[[ Data for this task open ]]
`src/rtl/adc_scan_pkg.sv`:
```
package adc_scan_pkg;

   typedef enum logic [2:0] {
      SQ_IDLE  = 3'd0,
      SQ_LEAD  = 3'd1,
      SQ_ISSUE = 3'd2,
      SQ_HOLD  = 3'd3,
      SQ_TAIL  = 3'd4
   } seq_state_e;

endpackage

```
`src/rtl/adc_next_ch.sv`:
```
// Finds the lowest enabled channel, either from the bottom of the mask or
// strictly above a given channel.
module adc_next_ch #(
   parameter int NUM_CH = 32,
   parameter int CH_W   = 5
) (
   input  logic [NUM_CH-1:0] mask,
   input  logic [CH_W-1:0]   above_ch,
   input  logic              from_bottom,
   output logic              found,
   output logic [CH_W-1:0]   next_ch
);

   always_comb begin
      found   = 1'b0;
      next_ch = '0;
      for (int i = NUM_CH - 1; i >= 0; i--) begin
         if (mask[i] && (from_bottom || (i > int'(above_ch)))) begin
            found   = 1'b1;
            next_ch = CH_W'(i);
         end
      end
   end

endmodule

```
`src/rtl/adc_phase_timer.sv`:
```
// Down-counter for the lead-in and tail phases; last is high on the final cycle.
module adc_phase_timer #(
   parameter int CNT_W = 4
) (
   input  logic             clk,
   input  logic             rst_n,
   input  logic             load,
   input  logic [CNT_W-1:0] load_val,
   output logic             last
);

   logic [CNT_W-1:0] cnt_q;

   always_ff @(posedge clk or negedge rst_n) begin
      if (!rst_n)
         cnt_q <= '0;
      else if (load)
         cnt_q <= load_val;
      else if (cnt_q != '0)
         cnt_q <= cnt_q - 1'b1;
   end

   assign last = (cnt_q == '0);

endmodule

```
`src/rtl/adc_scan_seq.sv`:
```
module adc_scan_seq #(
   parameter int NUM_CH    = 32,
   parameter int WORD_W    = 16,
   parameter int SAMPLE_W  = 12,
   parameter int START_DLY = 4,
   parameter int END_DLY   = 3
) (
   input  logic                        clk,
   input  logic                        rst_n,
   input  logic                        run_en,
   input  logic                        cont_mode,
   input  logic [WORD_W-1:0]           en_lo,
   input  logic [WORD_W-1:0]           en_hi,
   output logic                        conv_req,
   output logic [$clog2(NUM_CH)-1:0]   conv_ch,
   input  logic                        conv_done,
   input  logic [SAMPLE_W-1:0]         conv_data,
   output logic                        res_valid,
   output logic [$clog2(NUM_CH)-1:0]   res_ch,
   output logic [SAMPLE_W-1:0]         res_data,
   output logic                        scan_irq,
   output logic                        busy
);
   import adc_scan_pkg::*;

   localparam int CH_W    = $clog2(NUM_CH);
   localparam int MAX_DLY = (START_DLY > END_DLY) ? START_DLY : END_DLY;
   localparam int DLY_W   = $clog2(MAX_DLY + 1);

   generate
      if (START_DLY < 1 || END_DLY < 1) begin : g_bad_dly
         $error("adc_scan_seq: phase delays must be at least one cycle");
      end
      if (NUM_CH <= WORD_W || NUM_CH > 2 * WORD_W) begin : g_bad_ch
         $error("adc_scan_seq: NUM_CH must span both enable words");
      end
   endgenerate

   // Mask assembly from the two enable words
   logic [2*WORD_W-1:0] en_all;
   logic [NUM_CH-1:0]   mask_in;
   assign en_all  = {en_hi, en_lo};
   assign mask_in = en_all[NUM_CH-1:0];

   seq_state_e        state_q, state_n;
   logic              run_q;
   logic              start_evt;
   logic [NUM_CH-1:0] mask_q;
   logic              mode_q;
   logic [CH_W-1:0]   cur_ch_q;
   logic              tmr_load;
   logic [DLY_W-1:0]  tmr_val;
   logic              tmr_last;
   logic              nxt_found;
   logic [CH_W-1:0]   nxt_ch;

   assign start_evt = run_en & ~run_q;

   adc_next_ch #(.NUM_CH(NUM_CH), .CH_W(CH_W)) u_pick (
      .mask        (mask_q),
      .above_ch    (cur_ch_q),
      .from_bottom (state_q == SQ_LEAD),
      .found       (nxt_found),
      .next_ch     (nxt_ch)
   );

   adc_phase_timer #(.CNT_W(DLY_W)) u_timer (
      .clk      (clk),
      .rst_n    (rst_n),
      .load     (tmr_load),
      .load_val (tmr_val),
      .last     (tmr_last)
   );

   always_comb begin
      state_n  = state_q;
      tmr_load = 1'b0;
      tmr_val  = DLY_W'(START_DLY - 1);
      case (state_q)
         SQ_IDLE: begin
            if (start_evt && (|mask_in)) begin
               state_n  = SQ_LEAD;
               tmr_load = 1'b1;
            end
         end
         SQ_LEAD: begin
            if (tmr_last) state_n = SQ_ISSUE;
         end
         SQ_ISSUE: state_n = SQ_HOLD;
         SQ_HOLD: begin
            if (conv_done) begin
               if (nxt_found) begin
                  state_n = SQ_ISSUE;
               end else begin
                  state_n  = SQ_TAIL;
                  tmr_load = 1'b1;
                  tmr_val  = DLY_W'(END_DLY - 1);
               end
            end
         end
         SQ_TAIL: begin
            if (tmr_last) begin
               if (mode_q) begin
                  state_n  = SQ_LEAD;
                  tmr_load = 1'b1;
               end else begin
                  state_n = SQ_IDLE;
               end
            end
         end
         default: state_n = SQ_IDLE;
      endcase
      if (state_q != SQ_IDLE && !run_en) begin
         state_n  = SQ_IDLE;
         tmr_load = 1'b0;
      end
   end

   always_ff @(posedge clk or negedge rst_n) begin
      if (!rst_n) begin
         state_q   <= SQ_IDLE;
         run_q     <= 1'b0;
         mask_q    <= '0;
         mode_q    <= 1'b0;
         cur_ch_q  <= '0;
         res_valid <= 1'b0;
         res_ch    <= '0;
         res_data  <= '0;
         scan_irq  <= 1'b0;
      end else begin
         state_q   <= state_n;
         run_q     <= run_en;
         res_valid <= 1'b0;
         scan_irq  <= 1'b0;
         if (state_q == SQ_IDLE && start_evt) begin
            mask_q <= mask_in;
            mode_q <= cont_mode;
         end
         if ((state_q == SQ_LEAD && tmr_last) ||
             (state_q == SQ_HOLD && conv_done && nxt_found))
            cur_ch_q <= nxt_ch;
         if (state_q == SQ_HOLD && conv_done && run_en) begin
            res_valid <= 1'b1;
            res_ch    <= cur_ch_q;
            res_data  <= conv_data;
         end
         if (state_q == SQ_TAIL && tmr_last && run_en)
            scan_irq <= 1'b1;
      end
   end

   assign conv_req = (state_q == SQ_ISSUE);
   assign conv_ch  = cur_ch_q;
   assign busy     = (state_q != SQ_IDLE);

   // ---------------- assertions ----------------
   logic            chk_have_q;
   logic [CH_W-1:0] chk_last_q;

   always_ff @(posedge clk or negedge rst_n) begin
      if (!rst_n) begin
         chk_have_q <= 1'b0;
         chk_last_q <= '0;
      end else if (scan_irq || state_q == SQ_IDLE) begin
         chk_have_q <= 1'b0;
      end else if (res_valid) begin
         chk_have_q <= 1'b1;
         chk_last_q <= res_ch;
      end
   end


   req_pulse_chk: assert property (@(posedge clk) disable iff (!rst_n)
      conv_req |=> !conv_req);


   req_enabled_chk: assert property (@(posedge clk) disable iff (!rst_n)
      conv_req |-> mask_q[conv_ch]);


   res_after_done_chk: assert property (@(posedge clk) disable iff (!rst_n)
      res_valid |-> $past(conv_done));


   ascending_chk: assert property (@(posedge clk) disable iff (!rst_n)
      (res_valid && chk_have_q) |-> (res_ch > chk_last_q));


   irq_pulse_chk: assert property (@(posedge clk) disable iff (!rst_n)
      scan_irq |=> !scan_irq);


   stop_quiet_chk: assert property (@(posedge clk) disable iff (!rst_n)
      !run_en |=> (!busy && !conv_req && !res_valid && !scan_irq));

endmodule

```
[[ Data for this task closed ]]
- [Work request]: Every line that contains the string "disable" should be copied from the records.

- [Response box]:
   req_pulse_chk: assert property (@(posedge clk) disable iff (!rst_n)
   req_enabled_chk: assert property (@(posedge clk) disable iff (!rst_n)
   res_after_done_chk: assert property (@(posedge clk) disable iff (!rst_n)
   ascending_chk: assert property (@(posedge clk) disable iff (!rst_n)
   irq_pulse_chk: assert property (@(posedge clk) disable iff (!rst_n)
   stop_quiet_chk: assert property (@(posedge clk) disable iff (!rst_n)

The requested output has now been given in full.